The Sydney Morning Herald (SMH) covered some news about an error that was caused by using an incorrect domain name in an email address. The error involved the Commonwealth Bank of Australia (CBA). Here’s what happened, according to SMH:
“The bank on Friday said it had conducted an information security investigation, after it emerged that last financial year staff had inadvertently sent 651 internal emails to email addresses with the domain name cba.com, rather than the bank’s actual domain name of cba.com.au.”
Incidentally, something very similar recently happened to a different bank in Australia when “customer information was sent in error to an nab.com address rather than an email address on the nab.com.au domain,” reported ZDNet in January of 2017.
A little less than a year ago, I wrote an article about how email is the domain name X factor. Many companies still don’t think domain names are super important. They may feel their money is better spent on branding or building products/services rather than buying an expensive exact match domain name. Companies that think this way may opt for a less expensive ccTLD or cutesy domain name like “GetX” or “UseX” instead of the exact match .com name. Clients, vendors, prospects, and apparently even internal marketing teams may be confused or forgetful and use the brand match .com domain name instead. If the email snafu involves private information or data being shared with unauthorized parties, that can be a big problem if the company doesn’t control that other domain name.
This is another example of why companies, especially those who retain private consumer data, should practically do whatever it takes to get the brand matching .com domain name for their business.
As you may recall, I wrote about the CBA.com domain name a couple of years ago. The SMH article also discussed the acquisition of the domain name, but I found one aspect of the article to be a bit confusing:
“The bank said that in 2016-17, cba.com was owned by a United States cyber security company, and before that, it was owed by a US financial services company called Cheslock Bakker & Associates.”

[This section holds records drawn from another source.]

This is an optimization exercise on Yosys and OpenROAD, whose aim is small area and a short achievable clock period, not a production implementation. Power figures rest on the tool's default switching activity, not on a simulated workload.

==> v12: inputs <==
==> flow/design.v (excerpt) <==
module Booth (
    input  CLK, RST,
    input  [31:0] x, y,
    output [63:0] p
);
export LEC_CHECK = 0
export CAP_MARGIN = 20
export CORE_MARGIN = 2
export CORE_UTILIZATION = 40
export SLEW_MARGIN = 20
export SYNTH_HIERARCHICAL = 1
export SYNTH_MINIMUM_KEEP_SIZE = 0
create_clock -name core_clock -period 7.5 [get_ports {CLK}]
run.sh (not shown) runs the stock make flow with config.mk's settings and CLKGATE_MAP_FILE= SYNTH_SCRIPT=/design/flow/synth_recipe.tcl, a recipe that flattens the netlist after the stock synthesis.
==> inputs of v25, as changes to v12 <==
- SETUP_SLACK_MARGIN: not set -> 3.8
==> qor summary <==
| quantity | v12 | v25 |
|---|---|---|
| Result of the run | no timing/DRC/antenna violations | no timing/DRC/antenna violations |
| Proportion of cell area occupied by multi-input gates | 73.8% | 63.8% |
| Global routing usage on met2 | 42.5% | 55.0% |
| Number of global-route vias before repair | 22600 | 26600 |
| Flop pwr share | 13.4% | 10.3% |
| Total of fill cells in the finished design | 6437 | 5419 |
| Worst path buffer plus inverter count | 2 | 5 |
| Worst path max stage delay | 840 ps | 350 ps |
| First-pass detailed-route iteration total | 5 | 6 |
| Worst hold-check slack | 753 ps | 908 ps |
| Tmin final | 6580 ps | 5360 ps |
| Wire length of the first global-routing pass | 148000 microns | 192000 microns |
| Clock network power share | 8.8% | 6.6% |
| Via/cell ratio | 5.93 | 6.29 |
| Clock Network Area Fraction | 2.94% | 2.00% |
| Static power due to leakage | 11.1 nW | 15.0 nW |
| Antenna cell count | 1 | 0 |
| Sequential cell area share | 12.9% | 10.7% |
No functional check of the RTL was part of any run of this note.

* * *

==> v1: inputs <==
Another version of the RTL of Booth (not shown whole).
Design Booth, start of the top module:
module Booth (
    input  CLK, RST,
    input  [31:0] x, y,
    output [63:0] p
);
export LEC_CHECK = 0
export CAP_MARGIN = 20
export CORE_MARGIN = 2
export CORE_UTILIZATION = 40
export SETUP_SLACK_MARGIN = 3.1
export SLEW_MARGIN = 20
export SYNTH_HIERARCHICAL = 1
export SYNTH_MINIMUM_KEEP_SIZE = 0
create_clock -name core_clock -period 7.5 [get_ports {CLK}]
standard.sh (not shown) runs the stock make flow with config.mk's settings and CLKGATE_MAP_FILE= SYNTH_SCRIPT=/design/flow/synth_recipe.tcl, a recipe that flattens the netlist after the stock synthesis.
==> flow/flow/run.sh <==
#!/bin/bash
# Own layout flow: the standard flow, plus one step after floorplan that
# sets every combinational cell to the smallest drive strength of its family
# (Yosys/ABC map with a fixed load and tends to pick oversized gates). The
# later resizer steps (repair_design, repair_timing) size up what needs it.
set -euo pipefail
here=$(pwd)
export POST_FLOORPLAN_TCL="$here/flow/downsize.tcl"
# buffer the ports with a plain buffer (the default pick is a slow delay cell)
export BUFFER_PORTS_ARGS="-buffer_cell sky130_fd_sc_hd__buf_2"
bash standard.sh > "$here/standard.log" 2>&1
==> flow/flow/downsize.tcl <==
# Swap each combinational standard cell for the smallest-drive cell of the same
# function (same footprint family); leave flops, adders, buffers and ties alone.
set n 0
foreach inst [get_cells *] {
  set master [get_property $inst ref_name]
  if {![regexp {^sky130_fd_sc_hd__([a-z0-9]+)_([0-9]+)$} $master -> base size]} { continue }
  if {[regexp {^(df|sdf|edf|dl|fa|ha|conb|tap|fill|decap|buf|clkbuf|clkdly|dlygate|dlymetal|inv|clkinv|diode|lpflow|probe)} $base]} { continue }
  set best ""
  set bestsize 1000
  foreach lc [get_lib_cells sky130_fd_sc_hd__${base}_*] {
    set nm [get_name $lc]
    if {![regexp "^sky130_fd_sc_hd__${base}_(\[0-9\]+)\$" $nm -> s]} { continue }
    if {[get_property $lc dont_use]} { continue }
    if {$s < $bestsize} { set bestsize $s; set best $nm }
  }
  if {$best ne "" && $best ne $master} {
    replace_cell $inst $best
    incr n
  }
}
puts "downsize: replaced $n cells"
==> inputs of v20, as changes to v1 <==
--- a/flow/flow/run.sh
+++ b/flow/flow/run.sh
@@ -7,5 +7,3 @@
 here=$(pwd)
 export POST_FLOORPLAN_TCL="$here/flow/downsize.tcl"
-# buffer the ports with a plain buffer (the default pick is a slow delay cell)
-export BUFFER_PORTS_ARGS="-buffer_cell sky130_fd_sc_hd__buf_2"
 bash standard.sh > "$here/standard.log" 2>&1
- SETUP_SLACK_MARGIN: 3.1 -> 3.5
==> comparison <==
Of v20 and v1, v20 has the higher power (gap about 22%, measured against v1). Global-route usage: v1 is lower than v20 (3.2 points). In v1 the cell area is smaller than in v20, by about 9%. Against v20, the count of clock-buffer cells in the layout of v1 is higher by 3. Of v20 and v1, v20 has the higher sequential power (gap about 3%, measured against v1). In v20 the non-clock buffer count is higher than in v1, by 72. Of v1 and v20, v20 has the higher combinational power (gap about 20%, measured against v20).
Background: an optimization exercise with open tools, aiming at small area, a short achievable clock period and few clock cycles per item. Do not read the settings as production practice.
The RTL was checked by simulation tests, not by an equivalence proof against the original design.
No activity file was given, so power comes from the tool's default toggle rates.

**config.mk**
```make
export PLATFORM = sky130hd
export DESIGN_NAME = sha_cpu
export DESIGN_NICKNAME = sha_cpu
export VERILOG_FILES = /design/flow/design.v
export SDC_FILE = /design/flow/constraint.sdc
export NUM_CORES = 4
export LEC_CHECK = 0
export ABC_CLOCK_PERIOD_IN_PS = 2500
export CAP_MARGIN = 20
export CORE_MARGIN = 2
export CORE_UTILIZATION = 60
export SLEW_MARGIN = 20
```
**constraint.sdc**
```tcl
create_clock -name core_clock -period 12.0 [get_ports {clock}]
set_input_delay 2.4000 -clock core_clock [delete_from_list [all_inputs] [get_ports {clock}]]
set_output_delay 2.4000 -clock core_clock [all_outputs]
set_load 0.01 [all_outputs]
```
**standard.sh**
```bash
#!/bin/bash
# synth_recipe.tcl (not shown) runs the flow's synth.tcl, then flattens the netlist and writes it again
# the make line also repeats each setting of config.mk as NAME=value (left out here)
make -C /OpenROAD-flow-scripts/flow DESIGN_CONFIG=/design/flow/config.mk WORK_HOME=/design/flow/orfs CLKGATE_MAP_FILE= SYNTH_SCRIPT=/design/flow/synth_recipe.tcl "${@:-finish}"
```
**flow/run.sh**
```bash
#!/bin/bash
set -o pipefail
bash standard.sh SETUP_SLACK_MARGIN=8.2 "BUFFER_PORTS_ARGS=-buffer_cell sky130_fd_sc_hd__buf_2" finish > standard_flow.log 2>&1
```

A Screenshots.com entry from May of 2016 shows that the domain name was parked with PPC advertising links in 2016. Using the Whois History tool at DomainTools, I was able to see the CBA.com domain name was parked using Parking Crew name servers in 2016 (Parking Crew is a domain name parking / monetization company). Although the domain name was registered under privacy, I do not believe the registrant of the domain name was a cybersecurity firm as reported, but rather a domain investment company. I was able to confirm this with Mike Robertson, the person who acquired the domain name in the bankruptcy auction on behalf of his client.
I think the case of CBA.com illustrates how problematic it can be for a big firm to not own the exact match .com domain name. I have heard many people downplay concerns about confusing domain names because they believe customers and prospects will find their website via Google or social networking tools. They also need to understand the role of email and how a confusing domain name can be problematic.